When delivering our idea to the class, we were aware of the positive feedback and interaction Derek portrayed to the first few groups. Our group felt very proud of coming up with the idea of a game from the limited resources we had. However, to hear next to no feedback, this made us question what we were doing wrong.

Upon creating our game, we felt we had to prove ourselves. We wanted to create the best idea and in return receive positive feedback. Yet, when Derek was scanning everyone’s ideas, he hardly interacted with us and at one point offered biscuits to group 1 and 2 and told them how imaginative their ideas were. At this point in time, we all felt neglected by Derek and therefore believed it was our fault.

When demonstrating our ideas to the class, Derek once again praised the groups before us about how inventive and imaginative they had been. Although to us, we believed we had the most imaginative idea. As our turn arrived we noticed Derek’s interaction had immediately dropped. He continued to look out the window and gave us no feedback. This made us feel extremely put back and more than ever made us question what we had done wrong. Not only that, but we felt annoyance towards him and the lack of attention we were given.

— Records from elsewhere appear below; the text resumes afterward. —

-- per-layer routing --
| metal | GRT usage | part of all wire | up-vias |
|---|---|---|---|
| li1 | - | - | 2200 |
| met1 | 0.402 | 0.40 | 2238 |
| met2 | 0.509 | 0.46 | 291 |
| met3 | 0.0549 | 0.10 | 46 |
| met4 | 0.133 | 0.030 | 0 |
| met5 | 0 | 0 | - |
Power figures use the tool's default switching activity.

This particular task made us aware of meritocracy: the holding of power by people selected according to merit. Derek’s demonstration highlighted that teachers cannot discriminate against those without resources. The praise he awarded to others would make a child feel anxious about their studies and relationship with their teacher, which is not a healthy environment. When discussing the topic with the class, we became aware that group 1 and 2 had no realisation that they were receiving better treatment than the rest of us. This highlights that those with the best resources and opportunities in life, have little awareness about those surrounding them living in poverty and deprivation.

Overall, it is clear that becoming a teacher can be a struggle. It is not simple to give everyone the same opportunities when you have little understanding of their background and can become extremely easy to favourite particular students over another, without being aware of doing so. To prevent this a teacher should provide the same opportunities for everyone and understand that particular students made need more help than others. When achieving this the class environment becomes equal and enjoyable for the students.